Yesterday I turned the big four-oh and, as generally happens on birthdays (even blog birthdays), a bunch of family, friends, connections, clients and colleagues reached out to wish me well. For the past couple of years, a number of people -- particularly my so-called ambient friends (social media geeks, blog readers, the people I'm only connected to by means of social networks) -- used digital channels to say "hey," but I could always expect at least a dozen analog cards and calls. You know the kinds I mean: paper cards in stamped envelopes and landline phone calls that actually require you to talk to the other person.
This year, I probably 'heard' from more people than ever before, but I received just a few cards and calls (and all of those were from immediate family.) Now, I don't have a big family and we're not especially close -- so I didn't expect a barrage of cards and calls. But on the flipside, I didn't expect so many people to reach out at all. Yeah yeah yeah, I know, in this digital age we're all connected and my birth date -- like just about everything about me -- is "out there." But there was no big fanfare.

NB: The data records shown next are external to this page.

### src/rtl/opsum_wb_packer.sv
// Drains 16-bit partial sums from opsum_fifo, packs them in pairs into 32-bit
// words and writes them to the GLB opsum region through a ready-gated port.
module opsum_wb_packer #(
   parameter int ADDR_W = 32,
   parameter int LEN_W  = 16
) (
   input  logic              clk,
   input  logic              rst_n,
   input  logic              start,
   input  logic [ADDR_W-1:0] base_addr,
   input  logic [LEN_W-1:0]  num_elem,
   output logic              busy,
   output logic              done,
   output logic              fifo_pop_en,
   output logic              fifo_pop_mod,
   input  logic [31:0]       fifo_pop_data,
   input  logic              fifo_empty,
   output logic [3:0]        glb_we,
   output logic [ADDR_W-1:0] glb_addr,
   output logic [31:0]       glb_wdata,
   input  logic              glb_ready
);

   typedef enum logic [1:0] {IDLE, FETCH, WRITE, DONE} state_t;

   state_t            state;
   logic [ADDR_W-1:0] wr_addr;
   logic [LEN_W-1:0]  remaining;
   logic [1:0]        pop_cnt;
   logic [1:0]        cap_cnt;
   logic [31:0]       word;
   logic              cap_pending;

   logic [1:0]        cap_next;
   logic [31:0]       word_next;
   logic              cap_last;
   logic [LEN_W-1:0]  rem_after;

   assign fifo_pop_mod = 1'b0;

   // Pop decision uses the live empty flag so a pop is never issued to an empty FIFO.
   assign fifo_pop_en = (state == FETCH) && !fifo_empty && (pop_cnt < 2'd2) &&
                        ({{(LEN_W-2){1'b0}}, pop_cnt} < remaining);

   always_comb begin
      cap_next  = cap_cnt + 2'd1;
      word_next = word;
      if (cap_cnt == 2'd0)
         word_next[15:0] = fifo_pop_data[15:0];
      else
         word_next[31:16] = fifo_pop_data[15:0];
      cap_last  = (cap_next == 2'd2) || ({{(LEN_W-2){1'b0}}, cap_next} == remaining);
      rem_after = remaining - {{(LEN_W-2){1'b0}}, cap_cnt};
   end

   always_ff @(posedge clk or negedge rst_n) begin
      if (!rst_n) begin
         state       <= IDLE;
         wr_addr     <= '0;
         remaining   <= '0;
         pop_cnt     <= '0;
         cap_cnt     <= '0;
         word        <= '0;
         cap_pending <= 1'b0;
         busy        <= 1'b0;
         done        <= 1'b0;
         glb_we      <= '0;
         glb_addr    <= '0;
         glb_wdata   <= '0;
      end else begin
         done <= 1'b0;
         case (state)
            IDLE: begin
               if (start) begin
                  wr_addr     <= base_addr;
                  remaining   <= num_elem;
                  pop_cnt     <= '0;
                  cap_cnt     <= '0;
                  word        <= '0;
                  cap_pending <= 1'b0;
                  if (num_elem == '0) begin
                     state <= DONE;
                     done  <= 1'b1;
                  end else begin
                     state <= FETCH;
                     busy  <= 1'b1;
                  end
               end
            end
            FETCH: begin
               cap_pending <= fifo_pop_en;
               if (fifo_pop_en)
                  pop_cnt <= pop_cnt + 2'd1;
               // Data arrives one cycle after its pop; the final capture launches the write.
               if (cap_pending) begin
                  word    <= word_next;
                  cap_cnt <= cap_next;
                  if (cap_last) begin
                     state     <= WRITE;
                     glb_addr  <= wr_addr;
                     glb_wdata <= word_next;
                     glb_we    <= (cap_next == 2'd2) ? 4'b1111 : 4'b0011;
                  end
               end
            end
            WRITE: begin
               if (glb_ready) begin
                  glb_we      <= '0;
                  wr_addr     <= wr_addr + ADDR_W'(4);
                  remaining   <= rem_after;
                  pop_cnt     <= '0;
                  cap_cnt     <= '0;
                  word        <= '0;
                  cap_pending <= 1'b0;
                  if (rem_after == '0) begin
                     state <= DONE;
                     done  <= 1'b1;
                     busy  <= 1'b0;
                  end else begin
                     state <= FETCH;
                  end
               end
            end
            DONE: begin
               state <= IDLE;
            end
            default: state <= IDLE;
         endcase
      end
   end

endmodule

Just a line in my Facebook profile and a casual mention buried in a Tweet about Age of Conversation 2 -- and almost 100 of you took a few moments out of your day to wish me a happy birthday.

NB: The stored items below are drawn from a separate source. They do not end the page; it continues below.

[config.mk]
export PLATFORM = sky130hd
export DESIGN_NAME = versat_run_sequencer
export DESIGN_NICKNAME = d
export VERILOG_FILES = /design/src/rtl/versat_seq_pkg.sv /design/src/rtl/versat_seq_regs.sv /design/src/rtl/versat_run_sequencer.sv
export SDC_FILE = /design/constraint.sdc
export NUM_CORES = 1
export LEC_CHECK = 0
export BUFFER_PORTS_ARGS = -buffer_cell sky130_fd_sc_hd__buf_2
export CAP_MARGIN = 0
export CELL_PAD_IN_SITES_DETAIL_PLACEMENT = 0
export CELL_PAD_IN_SITES_GLOBAL_PLACEMENT = 1
export CORE_ASPECT_RATIO = 0.6
export CORE_UTILIZATION = 44
export DETAILED_ROUTE_END_ITERATION = 16
export PLACE_DENSITY = 0.8
export REMOVE_ABC_BUFFERS = 1
export SLEW_MARGIN = 25
export SYNTH_ARGS = -nofsm -noshare
export SYNTH_HDL_FRONTEND = slang
export SYNTH_SLANG_ARGS = --single-unit
[constraint.sdc]
create_clock -name clk -period 4.5 [get_ports clk]
set_input_delay 0.675 -clock clk [delete_from_list [all_inputs] [get_ports clk]]
set_output_delay 0.675 -clock clk [all_outputs]
set_load 0.005 [all_outputs]
[src/rtl/versat_seq_pkg.sv]
// Shared definitions for the Versat run sequencer: FSM states, CPU register
// map and CTRL/STATUS bit positions.
package versat_seq_pkg;

    typedef enum logic [3:0] {
        S_IDLE,
        S_LD_RD,
        S_LD_WR,
        S_RUN,
        S_GUARD,
        S_WAIT,
        S_ST_RD,
        S_ST_WR,
        S_FIN
    } seq_state_e;

    localparam logic [2:0] REG_CTRL   = 3'd0;
    localparam logic [2:0] REG_STATUS = 3'd1;
    localparam logic [2:0] REG_SRC    = 3'd2;
    localparam logic [2:0] REG_DST    = 3'd3;
    localparam logic [2:0] REG_LD_ACC = 3'd4;
    localparam logic [2:0] REG_ST_ACC = 3'd5;
    localparam logic [2:0] REG_LD_LEN = 3'd6;
    localparam logic [2:0] REG_ST_LEN = 3'd7;

    localparam int CTRL_START = 0;
    localparam int CTRL_CLEAR = 1;
    localparam int STAT_DONE  = 0;
    localparam int STAT_BUSY  = 1;

endpackage

[src/rtl/versat_seq_regs.sv]
// CPU register slave: one-cycle registered handshake, transfer descriptor
// registers, start pulse and the sticky done flag that drives irq.
module versat_seq_regs
    import versat_seq_pkg::*;
#(
    parameter int SYS_ADDR_W = 32,
    parameter int DATA_W     = 32,
    parameter int ACC_ADDR_W = 12,
    parameter int LEN_W      = 11
) (
    input  logic                  clk,
    input  logic                  rst,
    input  logic                  s_valid_i,
    input  logic [4:0]            s_addr_i,
    input  logic [DATA_W/8-1:0]   s_wstrb_i,
    input  logic [DATA_W-1:0]     s_wdata_i,
    output logic                  s_ready_o,
    output logic [DATA_W-1:0]     s_rdata_o,
    input  logic                  busy_i,
    input  logic                  fin_i,
    output logic                  start_o,
    output logic                  done_o,
    output logic [SYS_ADDR_W-1:0] src_o,
    output logic [SYS_ADDR_W-1:0] dst_o,
    output logic [ACC_ADDR_W-1:0] ld_acc_o,
    output logic [ACC_ADDR_W-1:0] st_acc_o,
    output logic [LEN_W-1:0]      ld_len_o,
    output logic [LEN_W-1:0]      st_len_o
);

    logic [2:0]            sel;
    logic                  accept, wr, ctrl_wr;
    logic                  unused_byte_sel;
    logic [DATA_W-1:0]     rdata_d;
    logic                  s_ready_q, start_q, done_q;
    logic [DATA_W-1:0]     s_rdata_q;
    logic [SYS_ADDR_W-1:0] src_q, dst_q;
    logic [ACC_ADDR_W-1:0] ld_acc_q, st_acc_q;
    logic [LEN_W-1:0]      ld_len_q, st_len_q;

    assign sel             = s_addr_i[4:2];
    assign unused_byte_sel = ^s_addr_i[1:0];
    // A request held across its own ready pulse is not accepted twice.
    assign accept          = s_valid_i && !s_ready_q;
    assign wr              = accept && (|s_wstrb_i);
    assign ctrl_wr         = wr && (sel == REG_CTRL);

    always_comb begin
        rdata_d = '0;
        case (sel)
            REG_STATUS: begin
                rdata_d[STAT_BUSY] = busy_i;
                rdata_d[STAT_DONE] = done_q;
            end
            REG_SRC:    rdata_d[SYS_ADDR_W-1:0] = src_q;
            REG_DST:    rdata_d[SYS_ADDR_W-1:0] = dst_q;
            REG_LD_ACC: rdata_d[ACC_ADDR_W-1:0] = ld_acc_q;
            REG_ST_ACC: rdata_d[ACC_ADDR_W-1:0] = st_acc_q;
            REG_LD_LEN: rdata_d[LEN_W-1:0]      = ld_len_q;
            REG_ST_LEN: rdata_d[LEN_W-1:0]      = st_len_q;
            default:    rdata_d = '0;
        endcase
    end

    always_ff @(posedge clk or negedge rst) begin
        if (!rst) begin
            s_ready_q <= 1'b0;
            s_rdata_q <= '0;
            start_q   <= 1'b0;
            done_q    <= 1'b0;
            src_q     <= '0;
            dst_q     <= '0;
            ld_acc_q  <= '0;
            st_acc_q  <= '0;
            ld_len_q  <= '0;
            st_len_q  <= '0;
        end else begin
            s_ready_q <= accept;
            s_rdata_q <= (accept && !(|s_wstrb_i)) ? rdata_d : '0;
            start_q   <= ctrl_wr && s_wdata_i[CTRL_START];
            // Clear lands on the write edge, start one cycle later.
            if (fin_i)
                done_q <= 1'b1;
            else if (ctrl_wr && s_wdata_i[CTRL_CLEAR])
                done_q <= 1'b0;
            // Descriptors are frozen while busy, so they double as the start snapshot.
            if (wr && !busy_i && !start_q) begin
                case (sel)
                    REG_SRC:    src_q    <= s_wdata_i[SYS_ADDR_W-1:0];
                    REG_DST:    dst_q    <= s_wdata_i[SYS_ADDR_W-1:0];
                    REG_LD_ACC: ld_acc_q <= s_wdata_i[ACC_ADDR_W-1:0];
                    REG_ST_ACC: st_acc_q <= s_wdata_i[ACC_ADDR_W-1:0];
                    REG_LD_LEN: ld_len_q <= s_wdata_i[LEN_W-1:0];
                    REG_ST_LEN: st_len_q <= s_wdata_i[LEN_W-1:0];
                    default: ;
                endcase
            end
        end
    end

    assign s_ready_o = s_ready_q;
    assign s_rdata_o = s_rdata_q;
    assign start_o   = start_q;
    assign done_o    = done_q;
    assign src_o     = src_q;
    assign dst_o     = dst_q;
    assign ld_acc_o  = ld_acc_q;
    assign st_acc_o  = st_acc_q;
    assign ld_len_o  = ld_len_q;
    assign st_len_o  = st_len_q;

endmodule

[src/rtl/versat_run_sequencer.sv]
// Versat feed sequencer: load words into the accelerator, pulse run, wait for
// done, store results back to system memory, then flag completion.
module versat_run_sequencer
    import versat_seq_pkg::*;
#(
    parameter int SYS_ADDR_W = 32,
    parameter int DATA_W     = 32,
    parameter int ACC_ADDR_W = 12,
    parameter int LEN_W      = 11
) (
    input  logic                  clk,
    input  logic                  rst,
    input  logic                  s_valid,
    input  logic [4:0]            s_addr,
    input  logic [DATA_W/8-1:0]   s_wstrb,
    input  logic [DATA_W-1:0]     s_wdata,
    output logic                  s_ready,
    output logic [DATA_W-1:0]     s_rdata,
    output logic                  m_valid,
    output logic [SYS_ADDR_W-1:0] m_addr,
    output logic [DATA_W/8-1:0]   m_wstrb,
    output logic [DATA_W-1:0]     m_wdata,
    input  logic                  m_ready,
    input  logic [DATA_W-1:0]     m_rdata,
    output logic                  acc_valid,
    output logic [ACC_ADDR_W-1:0] acc_addr,
    output logic [DATA_W/8-1:0]   acc_wstrb,
    output logic [DATA_W-1:0]     acc_wdata,
    input  logic                  acc_ready,
    input  logic [DATA_W-1:0]     acc_rdata,
    output logic                  run,
    input  logic                  done,
    output logic                  irq
);

    seq_state_e            state_q;
    logic                  start, busy, fin;
    logic [SYS_ADDR_W-1:0] src, dst;
    logic [ACC_ADDR_W-1:0] ld_acc, st_acc;
    logic [LEN_W-1:0]      ld_len, st_len;
    logic [LEN_W-1:0]      i_q, j_q, i_nxt, j_nxt;
    logic [DATA_W-1:0]     data_q;
    logic                  m_valid_q, acc_valid_q, run_q;
    logic [SYS_ADDR_W-1:0] m_addr_q;
    logic [ACC_ADDR_W-1:0] acc_addr_q;
    logic [DATA_W/8-1:0]   m_wstrb_q, acc_wstrb_q;

    assign busy  = (state_q != S_IDLE);
    assign fin   = (state_q == S_FIN);
    assign i_nxt = i_q + 1'b1;
    assign j_nxt = j_q + 1'b1;

    versat_seq_regs #(
        .SYS_ADDR_W(SYS_ADDR_W), .DATA_W(DATA_W), .ACC_ADDR_W(ACC_ADDR_W), .LEN_W(LEN_W)
    ) u_regs (
        .clk(clk), .rst(rst),
        .s_valid_i(s_valid), .s_addr_i(s_addr), .s_wstrb_i(s_wstrb), .s_wdata_i(s_wdata),
        .s_ready_o(s_ready), .s_rdata_o(s_rdata),
        .busy_i(busy), .fin_i(fin), .start_o(start), .done_o(irq),
        .src_o(src), .dst_o(dst), .ld_acc_o(ld_acc), .st_acc_o(st_acc),
        .ld_len_o(ld_len), .st_len_o(st_len)
    );

    // Master outputs are loaded on the transition into each state, so valid
    // and its payload stay put until the matching ready.
    always_ff @(posedge clk or negedge rst) begin
        if (!rst) begin
            state_q     <= S_IDLE;
            i_q         <= '0;
            j_q         <= '0;
            data_q      <= '0;
            m_valid_q   <= 1'b0;
            m_addr_q    <= '0;
            m_wstrb_q   <= '0;
            acc_valid_q <= 1'b0;
            acc_addr_q  <= '0;
            acc_wstrb_q <= '0;
            run_q       <= 1'b0;
        end else begin
            run_q <= 1'b0;
            case (state_q)
                S_IDLE: if (start) begin
                    i_q <= '0;
                    j_q <= '0;
                    if (ld_len != '0) begin
                        state_q   <= S_LD_RD;
                        m_valid_q <= 1'b1;
                        m_wstrb_q <= '0;
                        m_addr_q  <= src;
                    end else begin
                        state_q <= S_RUN;
                        run_q   <= 1'b1;
                    end
                end
                S_LD_RD: if (m_ready) begin
                    data_q      <= m_rdata;
                    m_valid_q   <= 1'b0;
                    acc_valid_q <= 1'b1;
                    acc_wstrb_q <= '1;
                    acc_addr_q  <= ld_acc + ACC_ADDR_W'(i_q);
                    state_q     <= S_LD_WR;
                end
                S_LD_WR: if (acc_ready) begin
                    acc_valid_q <= 1'b0;
                    i_q         <= i_nxt;
                    if (i_nxt == ld_len) begin
                        state_q <= S_RUN;
                        run_q   <= 1'b1;
                    end else begin
                        state_q   <= S_LD_RD;
                        m_valid_q <= 1'b1;
                        m_addr_q  <= src + SYS_ADDR_W'({i_nxt, 2'b00});
                    end
                end
                S_RUN:   state_q <= S_GUARD;
                // A stale done level from the previous job is skipped here.
                S_GUARD: state_q <= S_WAIT;
                S_WAIT: if (done) begin
                    if (st_len != '0) begin
                        state_q     <= S_ST_RD;
                        acc_valid_q <= 1'b1;
                        acc_wstrb_q <= '0;
                        acc_addr_q  <= st_acc;
                    end else begin
                        state_q <= S_FIN;
                    end
                end
                S_ST_RD: if (acc_ready) begin
                    data_q      <= acc_rdata;
                    acc_valid_q <= 1'b0;
                    m_valid_q   <= 1'b1;
                    m_wstrb_q   <= '1;
                    m_addr_q    <= dst + SYS_ADDR_W'({j_q, 2'b00});
                    state_q     <= S_ST_WR;
                end
                S_ST_WR: if (m_ready) begin
                    m_valid_q <= 1'b0;
                    j_q       <= j_nxt;
                    if (j_nxt == st_len) begin
                        state_q <= S_FIN;
                    end else begin
                        state_q     <= S_ST_RD;
                        acc_valid_q <= 1'b1;
                        acc_addr_q  <= st_acc + ACC_ADDR_W'(j_nxt);
                    end
                end
                S_FIN:   state_q <= S_IDLE;
                default: state_q <= S_IDLE;
            endcase
        end
    end

    assign m_valid   = m_valid_q;
    assign m_addr    = m_addr_q;
    assign m_wstrb   = m_wstrb_q;
    assign m_wdata   = data_q;
    assign acc_valid = acc_valid_q;
    assign acc_addr  = acc_addr_q;
    assign acc_wstrb = acc_wstrb_q;
    assign acc_wdata = data_q;
    assign run       = run_q;

endmodule

---- Word-level counts from Yosys, hierarchy flattened ----
Cells that the tools add are included.
storage, ports and cells
  bits of input ports ..................... 111
  bits in registers ....................... 258
  output and inout bits ................... 153
  word-level logic and storage cells ...... 167
cells by class
  muxes and demuxes ....................... 65
  equality and inequality tests ........... 29
  reduce and logical (&&, ||, !) cells .... 46
  add/subtract/negate cells ............... 6
operator list
  kind                                                                   number
  32-bit 2-to-1 mux                                                      8
  32-bit case mux with 3 select lines                                    1
  32-bit by 13-bit adder with 32-bit output                              2
  32-bit case mux with 2 select lines                                    1
  12-bit 2-to-1 mux                                                      5
  4-bit 2-to-1 mux                                                       14
  9-bit case mux with 6 select lines                                     1
  11-bit case mux with 2 select lines                                    2
  20-bit case mux with 2 select lines                                    1
  12-bit case mux with 3 select lines                                    1
  11-bit 2-to-1 mux                                                      3
  4-bit case mux with 8 select lines                                     1
  12-bit by 11-bit adder with 12-bit output                              2
  11-bit by 1-bit adder with 11-bit output, second input constant        2
  11-bit equality test                                                   2
  11-bit nonzero test                                                    2
  1-bit 2-to-1 mux                                                       18
  2-bit inequality test, second input constant                           9
  6-bit AND reduction                                                    3
  4-bit by 3-bit equality test with 1-bit output, second input constant  4
  4-bit case mux with 2 select lines                                     2
  2-bit case mux with 7 select lines                                     1
  7-bit AND reduction                                                    2
  3-bit equality test, second input constant                             4
  other kinds (21)                                                       55

---- Logic depth before layout (Yosys ltp) ----
Gate-level depths: netlist of run 1.
  word-level depth ........................ 7
  gate-level depth with buffers ........... 14
  mapped depth without buffers ............ 12

---- Cells and area by module ----
From an unflattened synthesis of run 1, not the netlist that was laid out.
unflattened totals
  cells, all modules ...................... 1535
  area total of the unflattened synthesis .. 15026.9 um2
modules (own cells, without submodules)
  module                instances  cells an instance  area an instance (um2)  sequential area each (um2)
  versat_run_sequencer  1          1117               9066.2                  2677.6
  versat_seq_regs       1          418                5960.7                  3628.5

---- Worst setup path after synthesis of run 1 ----
Ideal clock, no wire load.
  kind .................................... reg-to-reg
  start ................................... reg i_q[0]
  end ..................................... reg m_addr_q[28] (netlist: m_addr[28])
  data arrival time ....................... 3.106 ns
  required time ........................... 4.396 ns
  clock period less this slack ............ 3.210 ns
  buffers on the path ..................... 2
  stages on the path, launching flop included .. 15
  slack ................................... 1.290 ns
  library setup time ...................... 0.104 ns
  path through ............................ dfrtp_1 ha_1 nand3_1 or2_2 clkbuf_1 xnor2_1 ha_1 nand2_1 a21boi_0 a2111oi_2 or2_1 buf_2 o31ai_1 o22ai_1 o41ai_2
between the ends
  cells in the longest elaborated chain, start to end .. 5
  elaborated cells between the ends (all ways) .. 8
  classes of those cells .................. add/sub: 2; eq/ne: 2; mux: 3; reduce/logical: 1
ends and longest elaborated chain
  what                                        line                         source
  start, declared                             versat_run_sequencer.sv:41   logic [LEN_W-1:0] i_q, j_q, i_nxt, j_nxt;
  start signal, assigned                      versat_run_sequencer.sv:105  i_q <= i_nxt;
  11-bit by 1-bit adder with 11-bit output *  versat_run_sequencer.sv:50   assign i_nxt = i_q + 1'b1;
  32-bit by 13-bit adder with 32-bit output   versat_run_sequencer.sv:112  m_addr_q <= src + SYS_ADDR_W'({i_nxt, 2'b00});
  32-bit 2-to-1 mux                           versat_run_sequencer.sv:106  if (i_nxt == ld_len) begin
  32-bit 2-to-1 mux                           versat_run_sequencer.sv:103  S_LD_WR: if (acc_ready) begin
  32-bit case mux with 3 select lines         versat_run_sequencer.sv:81   case (state_q)
  end signal, assigned                        versat_run_sequencer.sv:89   m_addr_q <= src;
  end signal, assigned                        versat_run_sequencer.sv:112
  end signal, assigned                        versat_run_sequencer.sv:133  m_addr_q <= dst + SYS_ADDR_W'({j_q, 2'b00});
  end, declared                               versat_run_sequencer.sv:44   logic [SYS_ADDR_W-1:0] m_addr_q;
Every way passes the cells marked *; elsewhere a longest branch is shown, timed or not. The select of a mux whose other input is x is not followed.
A chain may end at the register's enable or synchronous reset.

---- Final worst setup path of run 1 ----
Same ends and word-level chain as after synthesis.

I'm glad you did. It was great to hear from everyone.
For anyone interested in this kind of thing (who am I kidding? you're all interested in this kind of thing), here's the rundown:
- 61 Facebook messages, including a few FB gifts
- 23 Tweets
- 7 emails
- 3 phone calls
- 3 old school paper cards
- 1 song dedication on blip.fm
- 1 SMS
Plus 1 great, lazy day and a fantastic birthday dinner (complete with a 13-cupcake surprise.) And for the 37th consecutive year, my younger brother forgot my birthday altogether. Oh well, you can't win them all.